Mitch is a college friend of Amber's. In September 2009, Mitch, Amber and Darryl are invited to a party. Mitch meets the couple in Victoria Street, having booked a cab from StreetCars and excitedly tells the pair that he cannot wait to go to London, as he will be able to purchase an Oyster card, and use the underground instead of shelling out for taxis. Darryl finds out that Mitch plans to attend the same University as Amber, and instructs Mitch to go and double-check the booking, as he demands Amber to explain. Amber accuses him of over-reacting and brushes the matter to the side, which leads them to argue, and Darryl concludes that Amber fancies Mitch and Darryl refuses to attend the party.

She returns nearly two years later and stays with Dev, much to Sunita's (Shobna Gulati) reluctance. She soon starts catching up with old acquaintances, such as David and Sean Tully (Antony Cotton) and helps Sophie Webster (Brooke Vincent) get her job back at her father's shop. She also reveals to Sophie that she was kicked out of university, and gives Sophie tips on how to get back on Kevin Webster's (Michael Le Vell) good side. Amber then has a night out, with Tommy Duckworth (Chris Fountain) and arrives home early next morning.

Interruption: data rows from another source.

`config.mk`:
```
export PLATFORM = sky130hd
export DESIGN_NAME = pulse_decode
export DESIGN_NICKNAME = d
export VERILOG_FILES = /design/src/rtl/pulse_decode.sv
export SDC_FILE = /design/constraint.sdc
export NUM_CORES = 1
export LEC_CHECK = 0
export ABC_AREA = 0
export ABC_CLOCK_PERIOD_IN_PS = 4000
export CAP_MARGIN = 15
export CORE_MARGIN = 2
export CORE_UTILIZATION = 50
export DETAILED_ROUTE_END_ITERATION = 7
export PLACE_DENSITY = 0.72
export SETUP_SLACK_MARGIN = 0.4
export SLEW_MARGIN = 5
export SYNTH_ARGS = -nofsm -noshare
export SYNTH_HDL_FRONTEND = slang
export SYNTH_SLANG_ARGS = --single-unit
```
`constraint.sdc`:
```
create_clock -name sysclk -period 4 [get_ports sysclk]
set_input_delay 0.8 -clock sysclk [delete_from_list [all_inputs] [get_ports sysclk]]
set_output_delay 0.8 -clock sysclk [all_outputs]
set_load 0.02 [all_outputs]
```
`src/rtl/pulse_decode.sv`:
```
// Decodes the number of X pulses between consecutive Y frame markers into a
// one-hot switch pattern, with frame length, last X pulse width and timeout.
module pulse_decode #(
  parameter logic [23:0] TIMEOUT = 24'd10_000_000,
  parameter logic [15:0] XW_MAX  = 16'hFFFF
) (
  input  logic        sysclk,
  input  logic        reset,
  input  logic        Pulse_X,
  input  logic        Pulse_Y,
  output logic [3:0]  Enable_Det,
  output logic        Det_Valid,
  output logic        Det_Err,
  output logic        Timeout,
  output logic [23:0] Frame_Len,
  output logic [15:0] X_Width,
  output logic        o_dbg_state
);

  typedef enum logic [0:0] {IDLE = 1'b0, FRAME = 1'b1} state_t;

  state_t      r_state;
  logic        r_x_s1, r_x_s2, r_x_prev;
  logic        r_y_s1, r_y_s2, r_y_prev;
  logic [23:0] r_cnt;
  logic [2:0]  r_xcnt;
  logic [15:0] r_xhi;
  logic [15:0] r_xw;

  logic        w_x_rise, w_x_fall, w_y_rise;
  logic [23:0] w_cnt_inc;
  logic [3:0]  w_dec;
  logic        w_err;

  assign w_x_rise    = r_x_s2 & ~r_x_prev;
  assign w_x_fall    = ~r_x_s2 & r_x_prev;
  assign w_y_rise    = r_y_s2 & ~r_y_prev;
  assign w_cnt_inc   = r_cnt + 24'd1;
  assign o_dbg_state = r_state;

  always_comb begin
    w_dec = 4'b0000;
    w_err = 1'b0;
    case (r_xcnt)
      3'd1:    w_dec = 4'b0001;
      3'd2:    w_dec = 4'b0010;
      3'd3:    w_dec = 4'b0100;
      3'd4:    w_dec = 4'b1000;
      default: w_err = 1'b1;
    endcase
  end

  always_ff @(posedge sysclk or negedge reset) begin
    if (!reset) begin
      r_x_s1   <= 1'b0;
      r_x_s2   <= 1'b0;
      r_x_prev <= 1'b0;
      r_y_s1   <= 1'b0;
      r_y_s2   <= 1'b0;
      r_y_prev <= 1'b0;
    end else begin
      r_x_s1   <= Pulse_X;
      r_x_s2   <= r_x_s1;
      r_x_prev <= r_x_s2;
      r_y_s1   <= Pulse_Y;
      r_y_s2   <= r_y_s1;
      r_y_prev <= r_y_s2;
    end
  end

  // Runs in both states so a pulse spanning a frame boundary keeps its width.
  always_ff @(posedge sysclk or negedge reset) begin
    if (!reset) begin
      r_xhi <= 16'd0;
    end else if (w_x_rise) begin
      r_xhi <= 16'd1;
    end else if (r_x_s2 && (r_xhi != XW_MAX)) begin
      r_xhi <= r_xhi + 16'd1;
    end
  end

  always_ff @(posedge sysclk or negedge reset) begin
    if (!reset) begin
      r_state    <= IDLE;
      r_cnt      <= 24'd0;
      r_xcnt     <= 3'd0;
      r_xw       <= 16'd0;
      Enable_Det <= 4'b0000;
      Det_Valid  <= 1'b0;
      Det_Err    <= 1'b0;
      Timeout    <= 1'b0;
      Frame_Len  <= 24'd0;
      X_Width    <= 16'd0;
    end else begin
      Det_Valid <= 1'b0;
      case (r_state)
        IDLE: begin
          if (w_y_rise) begin
            r_cnt   <= 24'd0;
            r_xcnt  <= {2'b00, w_x_rise};
            r_xw    <= 16'd0;
            r_state <= FRAME;
          end
        end
        FRAME: begin
          if (w_y_rise) begin
            // Close this frame and open the next on the same edge; a
            // coincident X edge belongs to the new frame.
            Det_Valid  <= 1'b1;
            Frame_Len  <= w_cnt_inc;
            X_Width    <= r_xw;
            Enable_Det <= w_dec;
            Det_Err    <= w_err;
            Timeout    <= 1'b0;
            r_cnt      <= 24'd0;
            r_xcnt     <= {2'b00, w_x_rise};
            r_xw       <= 16'd0;
          end else if (w_cnt_inc == TIMEOUT) begin
            Timeout    <= 1'b1;
            Enable_Det <= 4'b0000;
            r_state    <= IDLE;
          end else begin
            r_cnt <= w_cnt_inc;
            if (w_x_rise && (r_xcnt != 3'd7)) r_xcnt <= r_xcnt + 3'd1;
            if (w_x_fall) r_xw <= r_xhi;
          end
        end
        default: r_state <= IDLE;
      endcase
    end
  end

endmodule

```
* After elaboration in Yosys (flattened, before gate mapping)
Index checks and enable logic that the tools add are counted.
Word-level totals: logic and storage cells 75, flip-flop bits (word level) 113
Cells by class: add/sub/neg operators 3, mux-type cells 27, reductions and logical operators 10, equality and inequality tests 11, bitwise gates (word level) 7
Operator list (number):
- $mux W16 | 6
- $mux W24 | 3
- $pmux W24 S2 | 1
- $pmux W16 S2 | 1
- $add A24 B1 Y24 const B | 1
- $eq A24 B24 Y1 const B | 1
- $add A16 B1 Y16 const B | 1
- $ne A16 B16 Y1 const B | 1
- $pmux W4 S4 | 1
- $mux W3 | 4
- $mux W4 | 2
- $mux W1 | 7
- $eq A3 B2 Y1 const B | 2
- $ne A3 B1 Y1 const B | 2
- $ne A3 B3 Y1 const B | 2
- $pmux W3 S2 | 1
- $reduce_and A2 Y1 | 3
- $reduce_and A3 Y1 | 2
- $not A1 Y1 | 4
- $reduce_bool A2 Y1 | 2
- $reduce_or A4 Y1 | 1
- $add A3 B1 Y3 const B | 1
- $and A1 B1 Y1 | 3
- $eq A3 B1 Y1 const B | 1
- other kinds (4) | 5

* Logic depth before layout (Yosys ltp)
depth after elaboration 7, gate-level depth with buffers 13, depth with buffers taken out 9

* Worst setup path before layout
OpenSTA, ideal clock, no wires.
kind flip-flop to flip-flop, from reg r_cnt[0], to reg r_cnt[4], path slack 1234 ps, required time 3920 ps, arrival 2687 ps, period minus slack after synthesis 2766 ps, stages on the path, launching flop included 11, buffers on the path 1, setup time 80 ps, path through dfrtp_1 ha_1 clkbuf_1 nand4_1 nor4_1 nand3_1 nand3_1 a21oi_1 o2111a_2 or4_1 a21oi_1
Between the ends: longest elaborated chain between the ends 4, elaborated cells on any way between the ends 7, classes of those cells add/sub (1); eq/ne (2); mux (3); reduce/logical (1)
RTL lines:
- start: declaration | RTL line 25 | logic [23:0] r_cnt;
- start signal: assignment | RTL line 123 | r_cnt <= w_cnt_inc;
- $add A24 B1 Y24 * | RTL line 38 | assign w_cnt_inc = r_cnt + 24'd1;
- $eq A24 B24 Y1 / $mux W24 (equally long branches) | RTL line 118 | end else if (w_cnt_inc == TIMEOUT) begin
- $ne A3 B3 Y1 (no line) / $mux W24 (equally long branches)
- $reduce_and A2 Y1 (no line) / $pmux W24 S2 (equally long branches)
Every way passes the cells marked *; elsewhere a longest branch is shown, timed or not. The select of a mux whose other input is x is not followed. A chain may end at the register's enable or synchronous reset.

* Final worst setup path
from reg r_cnt[0], to reg r_xw[4]
Between the ends: longest elaborated chain between the ends 4
RTL lines:
- $add A24 B1 Y24 | RTL line 38
- $eq A24 B24 Y1 | RTL line 118
- $ne A3 B3 Y1 (no line)
- $reduce_and A3 Y1 (no line)
- end signal: assignment | RTL line 125 | if (w_x_fall) r_xw <= r_xhi;
- end: declaration | RTL line 28 | logic [15:0] r_xw;
Every way passes these cells.

==> results_dict.tcl <==
set metrics [dict create \
    status "completed" \
    placed_cell_area_sq_um 6030 \
    ir_drop_v 0.000269 \
    die_area_sq_um 11800 \
    synth_flop_cell "dfrtp_1" \
    n_fill_cell 943 \
    routed_wl_mm 12.5 \
    dp_slack_ns 0.494 \
    required_ns 4.45 \
    yosys_register_bits 113 \
    cts_max_level 4 \
    drv_slew 0 \
    grt_use_met1_pct 34.7 \
    finalSetupTns_ns 0 \
    avgSynthCellArea_sq_um 9.43 \
    seq_area_frac_synth_pct 51.8 \
    cts_root_buf "clkbuf_8" \
    yosys_warnings 0 \
    grt_pass1_wl_mm 21.3 \
    regArea_sq_um 2830 \
    ant_nets 0 \
    cp-start-kind "flip-flop" \
    syn_area_sq_um 5460 \
    grt_pass1_vias 4282 \
    grtUsageTotal_pct 23.4 \
    diodes 0 \
    start_util_pct 50.8 \
    area_growth_pct 21.8 \
    max_cap_viol_count 0 \
    via_per_inst 5.75 \
    worstPathArrival_ns 3.78 \
    slew_headroom_pct 37.7 \
    antenna_found_initial 0 \
    syn-num-nets 591 \
    p_leak_nw 2.86 \
    async_reset_ff_share_pct 100 \
    fmax_ghz 0.301 \
    clock_path_buffers 2 \
    numCtsBuffers 17 \
    drc 0 \
    path_max_fanout 16 \
    design_area_sq_um 6650 \
    min_period_ns 3.33 \
    final_common_cell "dfrtp_1" \
    overflow 0 \
    final_cell_mix "dfrtp_1, nand2_1, o21ai_0, clkdlybuf4s50_1, nand3_1" \
    top_usage_layer "met1" \
    met2_usage_pct 33.4 \
    synth_compound_area_share_pct 14.8 \
    finalCritPeriodShare_pct 83.2 \
    dieWidth_um 108 \
    tightest_slew_ns 0.930 \
    multi_input_area_sq_um 2430 \
    synth_adder_area_share_pct 1.83 \
    synth.distinct_cells 58 \
    port_buffers 51 \
    first_iter_violations 366 \
    io_pins 52 \
    synth_edf_count 0 \
    synthSimpleGateAreaFrac_pct 21.3 \
    die_h_um 108 \
    cts_tree "built" \
    clock_latency_ns 0.52 \
    netlist_instances 579 \
    firstDrtPassIters 6 \
    critPathCaptureType "flip-flop" \
    synth_xor_area_share_pct 5.78 \
    grt_max_degree 65 \
    synth_top_family_by_area "simple AND/OR/NAND/NOR gates" \
    synth.mux.area_fraction_pct 0.390 \
    hpwl_mm 8.06 \
    drive_gt1_share_pct 10.3 \
    finalSetupViolCount 0 \
    drt-wirelength-per-cell_um 16.2 \
    gr-usage-met3_pct 5.18 \
    row_count 38 \
    vias 4448 \
    finClkSkew_ns 0.00740 \
    clock-sinks 113 \
    worst_slack_ns 0.672 \
    rsz0062_at_grt "false" \
    gp_congestion 0.896 \
    critPathKind "flip-flop to flip-flop" \
    clkTransAtPathRegs_ns 0.06 \
    nNetsFinal 632 \
    core-area_sq_um 10700 \
    postCtsHoldBufs 0 \
    finalHoldViolCount 0 \
    p_per_area_nw_per_um2 472 \
    hold_class "primary input to asynchronous set/reset pin" \
]
[routing by layer]
layer / share of wire (%) / wire length [um] / vias to the layer above
met3: 4.8 / 599 / 18
met4: 1.3 / 160 / 0
met1: 50 / 6210 / 2202
met2: 44 / 5560 / 118
li1: - / - / 2110
met5: 0 / 0 / -
[power by group]
part / internal [W] / total [W] / switching (W)
Combinational: 0.000156 / 0.000355 / 0.000199
Clock: 0.000909 / 0.00147 / 0.000562
Sequential: 0.00122 / 0.00131 / 0.0000877
Total: 0.00229 / 0.00314 / 0.000849
[path summary, 6_finish.rpt]
check	end	depth (start not counted)	from	slack, ns
setup / recovery	r_xw[4]	9	r_cnt[0]	0.67
max in group asynchronous	Frame_Len[12]	2	reset	2.79
hold reg to reg	r_x_s2	0	r_x_s1	0.35
hold / removal	Frame_Len[4]	1	reset	0.34
min in group sysclk	r_x_s2	0	r_x_s1	0.35
setup reg to reg	r_xw[4]	9	r_cnt[0]	0.67
[per-stage QoR]
step	util [%]	hold slack [ns]	instances	total power, W
floorplan	-	0.331	579	0.00153
detailed placement	56.2	0.336	738	0.00168
CTS	61.6	0.350	770	0.00316
finish	61.9	0.336	773	0.00314
global route	61.9	0.366	773	0.00327
global placement	56.2	0.335	738	0.00167
[Yosys cell counts, types with 4 or more instances]
master	instances	area, sq um
and3_1	11	68.8
or3_1	4	25.0
a311oi_2	5	75.1
o21ai_0	53	265
o21ai_1	5	25.0
nand2_1	103	387
buf_2	5	25.0
a22o_1	5	43.8
clkbuf_1	31	116
nor3_1	7	35.0
nand4_1	9	56.3
dfrtp_1	113	2830
xnor2_1	21	184
nand3_1	39	195
inv_1	12	45.0
xor2_1	15	131
ha_1	8	100
or4_1	5	37.5
a21oi_2	4	35.0
nor2_1	36	135
a41oi_1	4	35.0
a21oi_1	31	155
[worst max-delay path: stages, from the launching register on]
cell	delay, ns
dfrtp_1	0.45
ha_1	0.35
nand4_1	0.25
nor4_2	0.42
nand3_1	0.23
xnor2_1	0.21
nor2b_1	0.31
o2111a_1	0.68
o21ai_0	0.19
a21oi_1	0.16
[repair_timing]
item                                    4_1_cts  5_1_grt
setup buffers                                 0        2
resized for setup                             0        1
endpoints found under the setup margin        0       12
[final cells by class]
class | count | area share, %
flip-flops and latches | 113 | 42.5
multi-input cells | 414 | 36.5
repair buffers | 62 | 8.88
clock buffers | 18 | 6.44
well taps | 140 | 2.64
clock inverters | 14 | 2.30
inverters | 12 | 0.678
[cells by family after synthesis]
| logic type | count (synthesis) |
|---|---|
| DFF | 113 |
| AOI/OAI and AO/OA | 127 |
| muxes | 2 |
| xor gates and xnor gates | 36 |
| adders and majority gates | 8 |
| buffers and inverters | 53 |
| and+or+nand+nor | 240 |
[registers in the layout, indices dropped and copies added (netlist names), 3 cells and up]
| signal | cells |
|---|---|
| r_xcnt | 3 |
| Frame_Len | 24 |
| r_cnt | 24 |
| r_xw | 16 |
| r_xhi | 16 |
| X_Width | 16 |
| Enable_Det | 4 |
(Power assumes the default switching activity.)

Sunita agrees not to tell Dev about her staying out all night, but Sunita does tell Dev, and Amber reveals she has been kicked out of university.

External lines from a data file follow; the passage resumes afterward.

--- config.mk ---
export PLATFORM = sky130hd
export DESIGN_NAME = oam_dma_controller
export DESIGN_NICKNAME = d
export VERILOG_FILES = /design/src/rtl/oam_dma_controller_pkg.sv /design/src/rtl/oam_dma_controller.sv
export SDC_FILE = /design/constraint.sdc
export NUM_CORES = 1
export LEC_CHECK = 0
export CELL_PAD_IN_SITES_DETAIL_PLACEMENT = 1
export CELL_PAD_IN_SITES_GLOBAL_PLACEMENT = 1
export CORE_ASPECT_RATIO = 0.8
export CORE_MARGIN = 2
export CORE_UTILIZATION = 26
export CTS_CLUSTER_SIZE = 16
export DETAILED_ROUTE_END_ITERATION = 16
export GPL_ROUTABILITY_DRIVEN = 1
export PLACE_DENSITY_LB_ADDON = 0.1
export SLEW_MARGIN = 20
export SYNTH_ARGS = -nofsm -noshare
export SYNTH_HDL_FRONTEND = slang
export SYNTH_SLANG_ARGS = --single-unit
--- constraint.sdc ---
create_clock -name clock -period 1.75 [get_ports clock]
set_input_delay 0.35 -clock clock [delete_from_list [all_inputs] [get_ports clock]]
set_output_delay 0.35 -clock clock [all_outputs]
set_load 0.005 [all_outputs]
--- src/rtl/oam_dma_controller_pkg.sv ---
// Shared CPU-side definitions used by the sprite DMA engine.
//   dma_state_t  : OAM DMA sequencer states
//   OAMDMA_ADDR  : CPU register that starts a sprite DMA ($4014)
//   OAMDATA_ADDR : PPU OAM data port that receives the copied bytes ($2004)
package oam_dma_controller_pkg;

  typedef enum logic [2:0] {
    DMA_IDLE,
    DMA_HALT,
    DMA_ALIGN,
    DMA_READ,
    DMA_WRITE
  } dma_state_t;

  localparam logic [15:0] OAMDMA_ADDR  = 16'h4014;
  localparam logic [15:0] OAMDATA_ADDR = 16'h2004;

endpackage

--- src/rtl/oam_dma_controller.sv ---
// Sprite DMA engine. A CPU write to $4014 stalls the CPU, then the engine
// copies 256 bytes from page {data,8'h00} into OAMDATA ($2004) using
// alternating read/write bus cycles. While dma_bus_own is high the CPU-level
// mux routes dma_addr/dma_r_en/dma_w_data to memory instead of the CPU bus.
//
// Ports:
//   clock, reset_n   : clock, asynchronous active-low reset
//   clock_en         : CPU-cycle enable; all state advances only when high
//   cpu_addr/cpu_r_en/cpu_w_data : CPU-side bus request (trigger detection)
//   mem_r_data       : registered memory read data (valid during WRITE)
//   dma_bus_own      : bus mux select, 1 = DMA drives the bus
//   dma_addr/dma_r_en/dma_w_data : DMA bus request
//   cpu_stall        : freezes the CPU while the transfer runs
//   dma_done         : one-cycle pulse after the last OAM write
module oam_dma_controller
  import oam_dma_controller_pkg::*;
(
  input  logic        clock,
  input  logic        reset_n,
  input  logic        clock_en,
  input  logic [15:0] cpu_addr,
  input  logic        cpu_r_en,
  input  logic [7:0]  cpu_w_data,
  input  logic [7:0]  mem_r_data,
  output logic        dma_bus_own,
  output logic [15:0] dma_addr,
  output logic        dma_r_en,
  output logic [7:0]  dma_w_data,
  output logic        cpu_stall,
  output logic        dma_done
);

  dma_state_t state, state_nxt;
  logic       put_cycle;
  logic [7:0] page;
  logic [7:0] index;
  logic       trigger;
  logic       last_write;

  // Only IDLE listens for $4014; outside IDLE the CPU is stalled anyway.
  assign trigger    = clock_en && (state == DMA_IDLE) &&
                      (cpu_addr == OAMDMA_ADDR) && !cpu_r_en;
  assign last_write = (state == DMA_WRITE) && (index == 8'hFF);

  always_ff @(posedge clock or negedge reset_n) begin
    if (!reset_n) begin
      state     <= DMA_IDLE;
      put_cycle <= 1'b0;
      page      <= 8'h00;
      index     <= 8'h00;
      dma_done  <= 1'b0;
    end else if (clock_en) begin
      state     <= state_nxt;
      put_cycle <= ~put_cycle;
      dma_done  <= last_write;
      if (trigger) begin
        page  <= cpu_w_data;
        index <= 8'h00;
      end else if (state == DMA_WRITE) begin
        index <= index + 8'h01;   // FF->00 wrap ends the transfer
      end
    end
  end

  always_comb begin
    state_nxt = state;
    case (state)
      DMA_IDLE:  if (trigger) state_nxt = DMA_HALT;
      // Parity has already toggled since the trigger: put_cycle==1 here
      // means the trigger was a get cycle, so the next cycle is a get cycle.
      DMA_HALT:  state_nxt = put_cycle ? DMA_READ : DMA_ALIGN;
      DMA_ALIGN: state_nxt = DMA_READ;
      DMA_READ:  state_nxt = DMA_WRITE;
      DMA_WRITE: state_nxt = last_write ? DMA_IDLE : DMA_READ;
      default:   state_nxt = DMA_IDLE;
    endcase
  end

  always_comb begin
    dma_bus_own = 1'b1;
    cpu_stall   = 1'b1;
    dma_addr    = {page, index};
    dma_r_en    = 1'b1;
    dma_w_data  = 8'h00;
    case (state)
      DMA_IDLE: begin
        dma_bus_own = 1'b0;
        cpu_stall   = 1'b0;
        dma_addr    = 16'h0000;
      end
      DMA_WRITE: begin
        dma_addr   = OAMDATA_ADDR;
        dma_r_en   = 1'b0;
        dma_w_data = mem_r_data;  // byte latched by memory at the READ edge
      end
      default: ;                  // HALT/ALIGN/READ: (dummy) read of {page,index}
    endcase
  end

endmodule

Tommy and Amber go on a date, but Tommy tells her he has to leave, as his friend Tyrone Dobbs (Alan Halsall) is in hospital, but instead he goes on a date with Tina, and Amber walks in on them on a date, and is furious. In October 2011, Amber takes Sophie to a lesbian bar, where Amber gets a girl's phone number but tells Sophie she will not be calling back as she is not a lesbian.

Sophie's girlfriend, Sian Powers (Sacha Parkinson), is in France with her mother, and Amber takes this as an opportunity to take Sophie out. She takes her to a bar where a boy chats up Sophie, and as an act to "get the guy to leave her alone", Amber kisses Sophie, and claims to be her girlfriend. Sophie, is shocked asks Amber what she is playing at, but is not too bothered, as Amber spiked her drink earlier. The next day Sophie calls in sick at Dev's corner shop, feeling terrible after Amber spiking her drink, and partly trying to avoid Amber. Sophie then confides in Sunita, and asks what to do with the guilt of developing feelings for Amber. Sophie then proposes to Sian, and Sian accepts.

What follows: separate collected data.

**config.mk**
```make
export PLATFORM = sky130hd
export DESIGN_NAME = rom_tt_sweeper_flat
export DESIGN_NICKNAME = d
export VERILOG_FILES = /design/src/rtl/rom_tt_pkg.sv /design/src/rtl/rom_tt_sweeper_if.sv /design/src/rtl/rom_tt_sweeper_crc16.sv /design/src/rtl/rom_tt_sweeper.sv /design/src/flat_wrapper.sv
export SDC_FILE = /design/constraint.sdc
export NUM_CORES = 1
export LEC_CHECK = 0
export CORE_MARGIN = 3
export CORE_UTILIZATION = 45
export CTS_CLUSTER_SIZE = 8
export DETAILED_ROUTE_END_ITERATION = 12
export PLACE_DENSITY = 0.73
export SLEW_MARGIN = 20
export SYNTH_ARGS = -nofsm -noshare
export SYNTH_HDL_FRONTEND = slang
export SYNTH_SLANG_ARGS = --single-unit
```
**constraint.sdc**
```tcl
create_clock -name clk -period 3.3 [get_ports clk]
set_input_delay 0.825 -clock clk [delete_from_list [all_inputs] [get_ports clk]]
set_output_delay 0.825 -clock clk [all_outputs]
set_load 0.005 [all_outputs]
```
--- src/rtl/sst_descrambler.sv ---
// Self-synchronising multiplicative XOR descrambler with a valid/ready input and a
// one-deep registered output stage; each word is flagged when decoded from a full history.
module sst_descrambler #(
    parameter int unsigned    W    = 8,
    parameter int unsigned    LEN  = 7,
    parameter logic [LEN-1:0] TAPS = LEN'(7'b1100000)
) (
    input  logic         clk,
    input  logic         rst_n,
    input  logic         in_valid,
    output logic         in_ready,
    input  logic [W-1:0] in_data,
    input  logic         resync,
    output logic         out_valid,
    input  logic         out_ready,
    output logic [W-1:0] out_data,
    output logic         out_sync,
    output logic         sync
);
    localparam int unsigned   FW        = $clog2(LEN + W) + 1;
    localparam logic [FW-1:0] FILL_FULL = FW'(LEN);
    localparam logic [FW-1:0] FILL_STEP = FW'(W);

    typedef enum logic {
        ST_FILL = 1'b0,
        ST_SYNC = 1'b1
    } state_e;

    state_e         state_q, state_d;
    logic [LEN-1:0] hist_q, hist_d;
    logic [FW-1:0]  fill_q, fill_d;
    logic           out_valid_q, out_valid_d;
    logic [W-1:0]   out_data_q, out_data_d;
    logic           out_sync_q, out_sync_d;

    logic           accept;
    logic [LEN-1:0] hist_base;
    logic [LEN-1:0] hist_walk;
    logic [FW-1:0]  fill_base;
    logic [FW-1:0]  fill_sum;
    logic [FW-1:0]  fill_sat;
    logic [W-1:0]   word;

    assign in_ready = !out_valid_q || out_ready;
    assign accept   = in_valid && in_ready;

    // A RESYNC in the same cycle as an accept decodes that word from a cleared history.
    always_comb begin : descramble
        hist_base = resync ? '0 : hist_q;
        fill_base = resync ? '0 : fill_q;
        hist_walk = hist_base;
        word      = '0;
        for (int unsigned i = 0; i < W; i++) begin
            word[i]   = in_data[i] ^ (^(hist_walk & TAPS));
            hist_walk = LEN'({hist_walk, in_data[i]});
        end
        fill_sum = fill_base + FILL_STEP;
        fill_sat = (fill_sum >= FILL_FULL) ? FILL_FULL : fill_sum;
    end

    always_comb begin : next_state
        state_d     = state_q;
        hist_d      = hist_q;
        fill_d      = fill_q;
        out_valid_d = out_valid_q;
        out_data_d  = out_data_q;
        out_sync_d  = out_sync_q;

        if (out_ready) begin
            out_valid_d = 1'b0;
        end

        if (resync) begin
            hist_d  = '0;
            fill_d  = '0;
            state_d = ST_FILL;
        end

        if (accept) begin
            hist_d      = hist_walk;
            fill_d      = fill_sat;
            out_valid_d = 1'b1;
            out_data_d  = word;
            out_sync_d  = (fill_base >= FILL_FULL);
            if (!resync && (fill_sat >= FILL_FULL)) begin
                state_d = ST_SYNC;
            end
        end
    end

    always_ff @(posedge clk or negedge rst_n) begin : regs
        if (!rst_n) begin
            state_q     <= ST_FILL;
            hist_q      <= '0;
            fill_q      <= '0;
            out_valid_q <= 1'b0;
            out_data_q  <= '0;
            out_sync_q  <= 1'b0;
        end else begin
            state_q     <= state_d;
            hist_q      <= hist_d;
            fill_q      <= fill_d;
            out_valid_q <= out_valid_d;
            out_data_q  <= out_data_d;
            out_sync_q  <= out_sync_d;
        end
    end

    assign out_valid = out_valid_q;
    assign out_data  = out_data_q;
    assign out_sync  = out_sync_q;
    assign sync      = (state_q == ST_SYNC);

endmodule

Amber receives a car from Dev, for her 21st birthday. Dev wants to take Sunita out for a meal and asks Amber to babysit, but Amber says that she is going to a party. Dev refuses to cancel, so Sunita reluctantly agrees for a meal. However, when they come back, they see Amber having an argument with Tyrone, Fiz Stape (Jennie McAlpine), Chesney Brown (Sam Aston), because she is having a party in the house. Sunita shouts at Amber, and Amber threatens to leave the next day. Dev tries to reason with Amber, who says that she won't go, if Sunita apologises. However, Sunita refuses to and Amber goes packs her bags. Amber tells Dev that she is staying at a friend's house. Amber gets a job in London, and Dev stays with her for a few months after Sunita's affair with Karl Munro (John Michie), is exposed. Amber is unable to attend Sunita's funeral as she is travelling with her boyfriend.

==Reception==
In 2006 actress Nikki Patel was nominated as Best Newcomer at the National Television Awards. Ian Wylie on Manchester Evening News stated that Nikki Patel has shone in the portrayal of the determined school girl Amber and also went on to say that he thought she should have won an NTA for her portrayal of the character. Kate White from Inside Soap ran a feature on what Christmas presents she would give to soap characters. White said she would buy Amber a "big spoon" so she could stir up trouble for her neighbours. White believed that Amber did a great job of making Sophie and Sian's "terribly twee romance much more exciting". Jane Simon from the Daily Mirror wrote "Shame." in reference to Amber's 2012 departure.